そんな風に『名前は、その子が持って生まれるものかもしれないな』という思いを強くしたのは次女が産まれた時だった。

次女は、生まれつきの病気を持っていて、出生後は即それの治療を始めなくてはいけない関係で、産まれたらそのままNICU(新生児集中治療室)に搬送される予定になっていた。

当たり前だけれどとても心配だった、心配すぎて名前なんて考えている余裕も無く、名前に関しては全くノープランでお産の日を迎えることになってしまった。

もしかすると名前を決めておいて、生れたあとに何かあってそれで天国に逆戻りなんてことになったらいたたまれないし目も当てられないと、無意識の内に思っていたのかもしれない。

次女が産まれる前から予定されていた出生後の搬送先は、産婦人科病棟と同じフロアにある小児科病棟のNICU、そこに分娩室から専用の廊下で運びますと聞いていた。

これまでのお産とは全く勝手が違うし、その後は何ヶ月か入院しなくてはいけないらしいし、これまでの「怖さ半分、楽しみ半分」なんて不安と期待の綯交ぜになった気持ちとのお産とは全く違って不安100%、3度目にして一番心配で恐ろしいお産になった。

(ほんまに無事に生まれてくれるやろうか)

そう思いながら挑んだお産で幸い大きなトラブルなく生まれてきてくれた娘は、少し難しい心臓の病気の子らしい、か弱さというか、可憐さというか、儚さというものが、あんまり感じられない子だった。

「…元気やん?」

産声は大きいし、体もぷりぷりに大きいし、足も腕もなかなか太い、そして助産師さんに体を軽く拭いてもらい簡易な計測を済ませて「女の子ですよ~」と連れてこられたその顔が

「フミ子やないか!(※仮名)」

と声に出しては言わなかったけれど、今は亡き母方の祖母に似ていて私は驚いた。

その眉毛の形、気の強そうな目じりの上がり方。

思えば長男は「夫を産んでしまった…」と笑いがこみあげるほど夫に似ていて、その次の長女は11歳になった今、私の姉に瓜ふたつだ。

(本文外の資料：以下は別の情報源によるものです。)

--- src/rtl/sync_fifo.sv ---
// Synchronous FIFO with registered storage, occupancy count and a
// single-cycle clear that wins over push and pop.
module sync_fifo #(
  parameter int WIDTH = 32,
  parameter int DEPTH = 4
) (
  input  logic                       clk_i,
  input  logic                       rst_ni,
  input  logic                       clear_i,
  input  logic                       push_i,
  input  logic [WIDTH-1:0]           data_i,
  input  logic                       pop_i,
  output logic [WIDTH-1:0]           data_o,
  output logic                       full_o,
  output logic                       empty_o,
  output logic [$clog2(DEPTH):0]     count_o
);

  localparam int AW = $clog2(DEPTH);
  localparam int CW = AW + 1;

  logic [WIDTH-1:0] mem_q [DEPTH];
  logic [AW-1:0]    wr_ptr_q, rd_ptr_q;
  logic [CW-1:0]    count_q;

  // Pointers are exactly log2(DEPTH) bits so they wrap on their own.
  always_ff @(posedge clk_i or negedge rst_ni) begin
    if (!rst_ni) begin
      wr_ptr_q <= '0;
      rd_ptr_q <= '0;
      count_q  <= '0;
      for (int i = 0; i < DEPTH; i++) mem_q[i] <= '0;
    end else if (clear_i) begin
      wr_ptr_q <= '0;
      rd_ptr_q <= '0;
      count_q  <= '0;
    end else begin
      if (push_i) begin
        mem_q[wr_ptr_q] <= data_i;
        wr_ptr_q        <= wr_ptr_q + AW'(1);
      end
      if (pop_i) rd_ptr_q <= rd_ptr_q + AW'(1);
      count_q <= count_q + CW'(push_i) - CW'(pop_i);
    end
  end

  assign data_o  = mem_q[rd_ptr_q];
  assign full_o  = (count_q == CW'(DEPTH));
  assign empty_o = (count_q == '0);
  assign count_o = count_q;

endmodule

--- src/rtl/instr_fetch_queue.sv ---
// Fetch queue: issues imem reads from the PC stream under a shared credit,
// pairs in-order responses with their PC, and drains stale reads on redirect.
module instr_fetch_queue
  import fetch_pkg::*;
#(
  parameter int DEPTH = 4,
  parameter int XLEN  = DEFAULT_XLEN
) (
  input  logic            clock,
  input  logic            rst_n,
  input  logic [XLEN-1:0] pc_in,
  input  logic            pc_valid,
  output logic            pc_ready,
  input  logic            flush,
  output logic            imem_req,
  output logic [XLEN-1:0] imem_addr,
  input  logic            imem_gnt,
  input  logic            imem_rvalid,
  input  logic [XLEN-1:0] imem_rdata,
  output logic            inst_valid,
  input  logic            inst_ready,
  output logic [XLEN-1:0] inst_data,
  output logic [XLEN-1:0] inst_pc
);

  localparam int CW = $clog2(DEPTH) + 1;

  fetch_state_e      state_q, state_d;
  logic [CW-1:0]     outstanding_q, outstanding_d;
  logic [CW-1:0]     stale_cnt_q, stale_cnt_d;

  logic [CW-1:0]     tag_count, out_count;
  logic              tag_full, tag_empty, out_full, out_empty;
  logic [XLEN-1:0]   tag_head;
  logic [2*XLEN-1:0] out_head;
  logic [CW:0]       credit_used;
  logic              can_issue, issue, rsp_ok, deliver, out_pop;

  // One credit covers a read from issue until decode takes it.
  assign credit_used = {1'b0, outstanding_q} + {1'b0, out_count};
  assign can_issue   = (state_q == RUN) && !flush && (credit_used < (CW+1)'(DEPTH));
  assign imem_req    = pc_valid && can_issue;
  assign imem_addr   = pc_in;
  assign pc_ready    = imem_req && imem_gnt;
  assign issue       = pc_ready;

  assign rsp_ok      = imem_rvalid && (outstanding_q != '0);
  assign deliver     = rsp_ok && (state_q == RUN) && !flush;
  assign inst_valid  = !out_empty;
  assign out_pop     = inst_valid && inst_ready;
  assign {inst_pc, inst_data} = out_head;

  sync_fifo #(.WIDTH(XLEN), .DEPTH(DEPTH)) u_tag_fifo (
    .clk_i   (clock),
    .rst_ni  (rst_n),
    .clear_i (flush),
    .push_i  (issue),
    .data_i  (pc_in),
    .pop_i   (deliver),
    .data_o  (tag_head),
    .full_o  (tag_full),
    .empty_o (tag_empty),
    .count_o (tag_count)
  );

  sync_fifo #(.WIDTH(2*XLEN), .DEPTH(DEPTH)) u_out_fifo (
    .clk_i   (clock),
    .rst_ni  (rst_n),
    .clear_i (flush),
    .push_i  (deliver),
    .data_i  ({tag_head, imem_rdata}),
    .pop_i   (out_pop),
    .data_o  (out_head),
    .full_o  (out_full),
    .empty_o (out_empty),
    .count_o (out_count)
  );

  // A response landing in the flush cycle is already accounted for, so it
  // does not count towards the reads still to be discarded.
  always_comb begin
    state_d       = state_q;
    outstanding_d = outstanding_q;
    stale_cnt_d   = stale_cnt_q;
    if (flush) begin
      outstanding_d = outstanding_q - CW'(rsp_ok);
      stale_cnt_d   = outstanding_d;
      state_d       = (outstanding_d != '0) ? DRAIN : RUN;
    end else if (state_q == DRAIN) begin
      if (rsp_ok && stale_cnt_q != '0) begin
        outstanding_d = outstanding_q - CW'(1);
        stale_cnt_d   = stale_cnt_q - CW'(1);
        if (stale_cnt_q == CW'(1)) state_d = RUN;
      end
    end else begin
      unique case ({issue, deliver})
        2'b10:   outstanding_d = outstanding_q + CW'(1);
        2'b01:   outstanding_d = outstanding_q - CW'(1);
        default: outstanding_d = outstanding_q;
      endcase
    end
  end

  always_ff @(posedge clock or negedge rst_n) begin
    if (!rst_n) begin
      state_q       <= RUN;
      outstanding_q <= '0;
      stale_cnt_q   <= '0;
    end else begin
      state_q       <= state_d;
      outstanding_q <= outstanding_d;
      stale_cnt_q   <= stale_cnt_d;
    end
  end

  a_rvalid_protocol: assert property (@(posedge clock) disable iff (!rst_n)
    imem_rvalid |-> (outstanding_q != '0));
  a_out_no_overflow: assert property (@(posedge clock) disable iff (!rst_n)
    !(deliver && out_full));
  a_tag_no_overflow: assert property (@(posedge clock) disable iff (!rst_n)
    !(issue && tag_full));
  a_tag_no_underflow: assert property (@(posedge clock) disable iff (!rst_n)
    !(deliver && tag_empty));
  a_tag_tracks_credit: assert property (@(posedge clock) disable iff (!rst_n)
    (state_q == RUN) |-> (tag_count == outstanding_q));

endmodule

そしてこの一番下、次女は母方のどういう訳か出生すぐの当時、私の祖母にそっくりだった。

(何故、私の子どもは誰も私に似てないの…)

やや解せない気持ちはあったものの、その祖母というのが、東京で小さな商売をしていた夫を40過ぎで亡くし、その後遺された4人の子供を1人で働いて育て上げ、そのついでに姑を看取り、最後は地元である北陸の田舎町で娘達と孫に囲まれ余生を過ごしたという、気の強さと口の悪さで結構な逆境を越えてきた一族イチ豪胆な、とにかく強い女だったものだから、私は

(次女、なんか大丈夫そう)

何の根拠もないけどそう思って、そうして次女にはその一族イチの女傑である祖母にちなんだ名前を贈ろうと、その場で決めたのだった。

次女は産まれてものの数分でお迎えに来ていた新生児科の先生と看護師さんに透明な箱にそっと乗せられ、NICUに搬送されていったけれど、何が気に入らないのか大変な仏頂面で(そう見えたんだもの)、あの時

「…いやあ、アレは強い子やで、すごい頑固そう」

と思ったその印象は、そのまま次女の性格の根幹を成し、祖母フミ子の性格と気性をそのまま名前と共に受け継いだ娘として今日、病気ではあるものの割とやりたい放題、元気に暮らしている。

もしかすると名前って、子ども本人が自分で抱えてくるものなのかもしれない。




※ この記事は2024年10月13日に再公開された記事です。